Scan the records beneath this line for the line holding "assign result[31:16] = temp5[15:0];" and the line holding "ved_4x4 m0(a[3:0],b[3:0],temp0);", then transcribe exactly those two and all lines between.

-- Opening Marker --

From an optimization exercise on the open Yosys and OpenROAD flow, aimed at small area and a short achievable clock period; shortcuts taken in it are not production practice.
In this exercise RTL edits were held to simulation tests only and were not proved equivalent to the original.

==> flow/design.v <==
`timescale 1ns / 1ps
module ved_64x64(clk,a,b,result);
  input clk;
  input [63:0] a,b;
  output reg [127:0] result;
  wire [63:0] temp0,temp1,temp2,temp3;
  wire [65:0] temp4,temp5;
  wire [63:0] temp6;
  ved_32x32 m0(a[31:0],b[31:0],temp0);
  ved_32x32 m1(a[63:32],b[31:0],temp1);
  ved_32x32 m2(a[31:0],b[63:32],temp2);
  ved_32x32 m3(a[63:32],b[63:32],temp3);
  adder_66bit a0({2'b00,temp1},{2'b00,temp2},temp4);
  adder_66bit a1(temp4,{2'b00,32'h00000000,temp0[63:32]},temp5);
  adder_64bit a2(temp3,{2'b00,28'h0000000,temp5[65:32]},temp6);
  always @ (posedge clk)
  begin
  result[31:0] = temp0[31:0];
  result[63:32] = temp5[31:0];
  result[127:64] = temp6;
  end
endmodule
module ved_32x32(a,b,result);
  input [31:0] a,b;
  output [63:0] result;
  wire [63:0] result;
  wire [31:0] temp0,temp1,temp2,temp3;
  wire [33:0] temp4,temp5;
  wire [31:0] temp6;
  ved_16x16 m0(a[15:0],b[15:0],temp0);
  ved_16x16 m1(a[31:16],b[15:0],temp1);
  ved_16x16 m2(a[15:0],b[31:16],temp2);
  ved_16x16 m3(a[31:16],b[31:16],temp3);
  adder_34bit a0({2'b00,temp1},{2'b00,temp2},temp4);
  adder_34bit a1(temp4,{2'b00,16'h0000,temp0[31:16]},temp5);
  adder_32bit a2(temp3,{2'b00,12'h000,temp5[33:16]},temp6);
  assign result[15:0]= temp0[15:0];
  assign result[31:16] = temp5[15:0];
  assign result[63:32] = temp6;
endmodule
module ved_16x16(a,b,result);
  input [15:0] a,b;
  output [31:0] result;
  wire [31:0] result;
  wire [15:0] temp0,temp1,temp2,temp3;
  wire [17:0] temp4,temp5;
  wire [15:0] temp6;
  ved_8x8 m0(a[7:0],b[7:0],temp0);
  ved_8x8 m1(a[15:8],b[7:0],temp1);
  ved_8x8 m2(a[7:0],b[15:8],temp2);
  ved_8x8 m3(a[15:8],b[15:8],temp3);
  adder_18bit a0({2'b00,temp1},{2'b00,temp2},temp4);
  adder_18bit a1(temp4,{10'b0000000000,temp0[15:8]},temp5);
  adder_16bit a2(temp3,{6'b000000,temp5[17:8]},temp6);
  assign result[7:0] = temp0[7:0];
  assign result[15:8] = temp5[7:0];
  assign result[31:16] = temp6;
endmodule
module ved_8x8(a,b,result);
  input [7:0] a,b;
  output [15:0] result;
  wire [15:0] result;
  wire [7:0] temp0,temp1,temp2,temp3;
  wire [9:0] temp4,temp5;
  wire [7:0] temp6;
  ved_4x4 m0(a[3:0],b[3:0],temp0);
  ved_4x4 m1(a[7:4],b[3:0],temp1);
  ved_4x4 m2(a[3:0],b[7:4],temp2);
  ved_4x4 m3(a[7:4],b[7:4],temp3);
  adder_10bit a0({2'b00,temp1},{2'b00,temp2},temp4);
  adder_10bit a1(temp4,{6'b000000,temp0[7:4]},temp5);
  adder_8bit a2(temp3,{2'b00,temp5[9:4]},temp6);
  assign result[3:0] = temp0[3:0];
  assign result[7:4] = temp5[3:0];
  assign result[15:8] = temp6;
endmodule
module ved_4x4(a,b,result);
  input [3:0] a,b;
  output [7:0] result;
  wire [7:0] result;
  wire [3:0] temp0,temp1,temp2,temp3;
  wire [5:0] temp4,temp5;
  wire [3:0] temp6;
  ved_2x2 m0(a[1:0],b[1:0],temp0);
  ved_2x2 m1(a[3:2],b[1:0],temp1);
  ved_2x2 m2(a[1:0],b[3:2],temp2);
  ved_2x2 m3(a[3:2],b[3:2],temp3);
  adder_6bit a0({2'b00,temp1},{2'b00,temp2},temp4);
  adder_6bit a1(temp4,{4'b0000,temp0[3:2]},temp5);
  adder_4bit a2(temp3,temp5[5:2],temp6);
  assign result[1:0] = temp0[1:0];
  assign result[3:2] = temp5[1:0];
  assign result[7:4] = temp6;
endmodule
module ved_2x2(a,b,result);
  input [1:0] a,b;
  output [3:0] result;
  wire [3:0] w;
  assign result[0] = a[0] & b[0];
  assign w[0] = a[1] & b[0];
  assign w[1] = a[0] & b[1];
  assign w[2] = a[1] & b[1];
  half_adder ha0(w[0],w[1],result[1],w[3]);
  half_adder ha1(w[2],w[3],result[2],result[3]);
endmodule
module adder_66bit(a,b,s);
  input [65:0] a,b;
  output [65:0] s;
  wire [65:0] s;
  assign s = a + b;
endmodule
module adder_64bit(a,b,s);
  input [63:0] a,b;
  output [63:0] s;
  wire [63:0] s;
  assign s = a + b;
endmodule
module adder_34bit(a,b,s);
  input [33:0] a,b;
  output [33:0] s;
  wire [33:0] s;
  assign s = a + b;
endmodule
module adder_32bit(a,b,s);
  input [31:0] a,b;
  output [31:0] s;
  wire [31:0] s;
  assign s = a + b;
endmodule
module adder_18bit(a,b,s);
  input [17:0] a,b;
  output [17:0] s;
  wire [17:0] s;
  assign s = a + b;
endmodule
module adder_16bit(a,b,s);
  input [15:0] a,b;
  output [15:0] s;
  wire [15:0] s;
  assign s = a + b;
endmodule
module adder_10bit(a,b,s);
  input [9:0] a,b;
  output [9:0] s;
  wire [9:0] s;
  assign s = a + b;
endmodule
module adder_8bit(a,b,s);
  input [7:0] a,b;
  output [7:0] s;
  wire [7:0] s;
  assign s = a + b;
endmodule 
module adder_6bit(a,b,s);
  input [5:0] a,b;
  output [5:0] s;
  wire [5:0] s;
  assign s = a + b;
endmodule
module adder_4bit(a,b,s);
  input [3:0] a,b;
  output [3:0] s;
  wire [3:0] s;
  assign s = a + b;
endmodule
module half_adder(a,b,s,co);
  input a,b;
  output s,co;
  assign s = a ^ b;
  assign co = a & b;
endmodule
==> flow/run.sh <==
#!/bin/bash
# synth_recipe.tcl (not shown) runs the flow's synth.tcl, then flattens the netlist and writes it again
# the make line also repeats each setting of config.mk as NAME=value (left out here)
make -C /OpenROAD-flow-scripts/flow DESIGN_CONFIG=/design/flow/config.mk WORK_HOME=/design/flow/orfs CLKGATE_MAP_FILE= SYNTH_SCRIPT=/design/flow/synth_recipe.tcl finish
==> flow/config.mk <==
export PLATFORM = sky130hd
export DESIGN_NAME = ved_64x64
export DESIGN_NICKNAME = ved_64x64
export VERILOG_FILES = /design/flow/design.v
export SDC_FILE = /design/flow/constraint.sdc
export NUM_CORES = 4
export LEC_CHECK = 0
export CAP_MARGIN = 20
export CORE_MARGIN = 2
export CORE_UTILIZATION = 40
export SLEW_MARGIN = 20
==> flow/constraint.sdc <==
create_clock -name core_clock -period 24.0 [get_ports {clk}]
set_input_delay 4.8000 -clock core_clock [delete_from_list [all_inputs] [get_ports {clk}]]
set_output_delay 4.8000 -clock core_clock [all_outputs]
set_load 0.01 [all_outputs]
==> results.json <==
{
  "status": "finished clean",
  "die_h_um": 741.2,
  "drc": 0,
  "grt_usage_pct": 23.76,
  "min_path_type": "input port to flop",
  "required_ns": 24.54,
  "via_per_inst": 5.259,
  "cp_slowest_stage_delay_ns": 0.56,
  "layout.nets": 33990,
  "yosysTopAreaCell": "ha_1",
  "root_buffer": "clkbuf_16",
  "min_path_cells": 2,
  "io_buffer_count": 256,
  "h-tree-depth": 4,
  "slew_violations": 0,
  "synth_cells": 26010,
  "synth_seq_cells": 128,
  "synth_top_area_share_pct": 35.50,
  "drive_gt1_share_pct": 4.867,
  "synthTopCellsByArea": "ha_1 36%, fa_1 13%, and2_1 10%, xnor2_1 8.9%, inv_1 5.1%",
  "min_period_over_period_pct": 96.39,
  "drv_cap": 0,
  "synthAdderAreaFrac_pct": 48.60,
  "place_area_um2": 232100,
  "synthFlopType": "dfxtp_1",
  "initial_utilization_pct": 40.17,
  "dp_slack_ns": -1.129,
  "row_count": 270,
  "grt_pass1_vias": 177600,
  "synth_area_um2": 217400,
  "synth-simple-area-share_pct": 16.45,
  "antenna_found_initial": 134,
  "yosysWarnings": 1,
  "routed_wl_um": 662500,
  "synth_compound_area_share_pct": 13.54,
  "grt_pass1_wl_um": 1023000,
  "ys_seq_area_share_pct": 1.179,
  "fin_area_um2": 233900,
  "yosys.cell_types.count": 100,
  "criticalPathCategory": "input port to flop",
  "largest_reg_flops": 128,
  "setup_slack_ns": 0.8675,
  "fin_cells": 33560,
  "final_core_util_pct": 43.21,
  "synth_common_cells": "6169 x ha_1, 3607 x and2_1, 2963 x inv_1",
  "areaGrowthSynthToFinish_pct": 7.576,
  "crit_path_start_kind": "input port",
  "cpMostUsedCell": "ha_1",
  "dp_hpwl_um": 554900,
  "cts_buffers": 21,
  "crit_path_end_kind": "flop",
  "cts.sinks": 128,
  "cpMaxStageDelayCell": "fa_1",
  "min_to": "result[0]$_DFF_P_",
  "synth_xor_area_share_pct": 13.43,
  "finalHoldViolCount": 0,
  "fp.dieW_um": 741.2,
  "cts_tree": "done",
  "arrival_ns": 23.67,
  "dr.pass1.iters": 12,
  "fillers": 54190,
  "drt_iter0_drc": 9561,
  "num_vias": 176500,
  "avgSynthCellArea_um2": 8.359,
  "ios": 257,
  "synth.area.mux_share_pct": 0.05180,
  "setup_tns_ns": 0,
  "die_area_um2": 549400,
  "min_from": "b[0]",
  "wl_per_cell_um": 19.74,
  "setup_violations": 0,
  "synth-edff-count": 0,
  "slew_headroom_pct": 23.53,
  "grt-ovfl-total": 0,
  "max-clock-path-buffers": 3,
  "clk_pin_slew_ns": 0.07,
  "crit_fanout": 6,
  "grt_max_degree": 63,
  "fmax_ghz": 0.04323,
  "worstMarginPinSlew_ns": 1.143,
  "ys_async_sr_fraction_pct": 0,
  "syn_nets": 33730,
  "gp_congestion": 0.9263,
  "synth_top_family_by_area": "adder cells",
  "min_period_ns": 23.13,
  "synthMostInstantiatedCell": "ha_1",
  "place_inst": 33440,
  "whs_ns": 4.504,
  "core-area_um2": 541200,
  "ant_nets": 0
}
[layout make-up]
cell class / count / area [um^2] / share of cell area (%)
diodes: 72 / 180.2 / 0.07704
multi-input cells: 21980 / 200800 / 85.88
repair buffers: 1179 / 9467 / 4.048
clock inverters: 8 / 125.1 / 0.05350
inverters: 2963 / 11120 / 4.755
well taps: 7208 / 9019 / 3.856
clock buffers: 24 / 556.8 / 0.2381
flip-flops and latches: 128 / 2562 / 1.096
[layer usage]
layer  global-route usage, %  part of all wire [%]  vias up
li1                        -                     -    87500
met1                   32.26                    46    85440
met2                   40.26                    46     3019
met3                   1.636                   4.4      521
met4                   7.081                   3.4       20
met5                       0                 0.020        -
[cell families after synthesis]
family,Yosys count
adder cells (fa/ha/maj),7591
XOR/XNOR,3334
multiplexers,11
buffers and inverters,3902
AND/OR/NAND/NOR,6409
flip-flops,128
AO/OA/AOI/OAI,4633
[cell usage in the layout, fill, tap and decap left out, drive strengths merged, types with 272 or more instances in the layout]
| master | netlist | final |
|---|---|---|
| ha | 6169 | 6169 |
| and2 | 3609 | 3609 |
| inv | 2963 | 2963 |
| xnor2 | 2222 | 2222 |
| a21oi | 1864 | 1864 |
| fa | 1422 | 1422 |
| a21o | 1328 | 1328 |
| xor2 | 1112 | 1112 |
| buf | 13 | 1045 |
| nand2 | 1041 | 1041 |
| nor2 | 588 | 588 |
| o21bai | 554 | 554 |
| o21ai | 382 | 382 |
| nor3 | 272 | 272 |
[worst max-delay path by stage]
stage	startpoint	to	slack (ns)	cells after the start
6_report	a[1]	result[127]$_DFF_P_	0.87	95
3_3_place_gp	a[1]	result[101]$_DFF_P_	-1.12	92
2_1_floorplan	b[0]	result[125]$_DFF_P_	1.0	89
5_1_grt	a[1]	result[125]$_DFF_P_	-0.11	97
4_1_cts	a[1]	result[127]$_DFF_P_	0.02	92
3_5_place_dp	a[1]	result[101]$_DFF_P_	-1.13	91
[critical path, delay by kind of cell]
| kind | cells | cell delay, ns |
|---|---|---|
| AOI/OAI and AO/OA | 32 | 5.54 |
| xor gates and xnor gates | 8 | 0.98 |
| adders and majority gates | 17 | 5.84 |
| buffers and inverters | 15 | 2.04 |
| muxes | 1 | 0.22 |
| and+or+nand+nor | 22 | 4.18 |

-- Closing Marker --

Result of this task:
  assign result[31:16] = temp5[15:0];
  assign result[63:32] = temp6;
endmodule
module ved_16x16(a,b,result);
  input [15:0] a,b;
  output [31:0] result;
  wire [31:0] result;
  wire [15:0] temp0,temp1,temp2,temp3;
  wire [17:0] temp4,temp5;
  wire [15:0] temp6;
  ved_8x8 m0(a[7:0],b[7:0],temp0);
  ved_8x8 m1(a[15:8],b[7:0],temp1);
  ved_8x8 m2(a[7:0],b[15:8],temp2);
  ved_8x8 m3(a[15:8],b[15:8],temp3);
  adder_18bit a0({2'b00,temp1},{2'b00,temp2},temp4);
  adder_18bit a1(temp4,{10'b0000000000,temp0[15:8]},temp5);
  adder_16bit a2(temp3,{6'b000000,temp5[17:8]},temp6);
  assign result[7:0] = temp0[7:0];
  assign result[15:8] = temp5[7:0];
  assign result[31:16] = temp6;
endmodule
module ved_8x8(a,b,result);
  input [7:0] a,b;
  output [15:0] result;
  wire [15:0] result;
  wire [7:0] temp0,temp1,temp2,temp3;
  wire [9:0] temp4,temp5;
  wire [7:0] temp6;
  ved_4x4 m0(a[3:0],b[3:0],temp0);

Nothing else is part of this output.